• **What the task requires**
Would you please restate every record exactly as written?

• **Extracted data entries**
════════════════════

$ cat config.mk
export PLATFORM = sky130hd
export DESIGN_NAME = ripple_alu
export DESIGN_NICKNAME = d
export VERILOG_FILES = /design/src/rtl/ripple_alu_pkg.sv /design/src/rtl/alu_bit_slice.sv /design/src/rtl/alu_msb_flags.sv /design/src/rtl/alu_zero_detect.sv /design/src/rtl/ripple_alu.sv
export SDC_FILE = /design/constraint.sdc
export NUM_CORES = 1
export LEC_CHECK = 0
export ABC_CLOCK_PERIOD_IN_PS = 35800
export BUFFER_PORTS_ARGS = -buffer_cell sky130_fd_sc_hd__buf_4
export CAP_MARGIN = 20
export CORE_MARGIN = 2
export CORE_UTILIZATION = 50
export DETAILED_ROUTE_END_ITERATION = 8
export GPL_TIMING_DRIVEN = 0
export PLACE_DENSITY = 0.8
export SYNTH_ARGS = -nofsm -noshare
export SYNTH_HDL_FRONTEND = slang
export SYNTH_SLANG_ARGS = --single-unit
$ cat constraint.sdc
create_clock -name vclk -period 35.8
set_input_delay 0 -clock vclk [all_inputs]
set_output_delay 0 -clock vclk [all_outputs]
set_load 0.1 [all_outputs]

════════════════════

• **Written solution**
$ cat config.mk
export PLATFORM = sky130hd
export DESIGN_NAME = ripple_alu
export DESIGN_NICKNAME = d
export VERILOG_FILES = /design/src/rtl/ripple_alu_pkg.sv /design/src/rtl/alu_bit_slice.sv /design/src/rtl/alu_msb_flags.sv /design/src/rtl/alu_zero_detect.sv /design/src/rtl/ripple_alu.sv
export SDC_FILE = /design/constraint.sdc
export NUM_CORES = 1
export LEC_CHECK = 0
export ABC_CLOCK_PERIOD_IN_PS = 35800
export BUFFER_PORTS_ARGS = -buffer_cell sky130_fd_sc_hd__buf_4
export CAP_MARGIN = 20
export CORE_MARGIN = 2
export CORE_UTILIZATION = 50
export DETAILED_ROUTE_END_ITERATION = 8
export GPL_TIMING_DRIVEN = 0
export PLACE_DENSITY = 0.8
export SYNTH_ARGS = -nofsm -noshare
export SYNTH_HDL_FRONTEND = slang
export SYNTH_SLANG_ARGS = --single-unit
$ cat constraint.sdc
create_clock -name vclk -period 35.8
set_input_delay 0 -clock vclk [all_inputs]
set_output_delay 0 -clock vclk [all_outputs]
set_load 0.1 [all_outputs]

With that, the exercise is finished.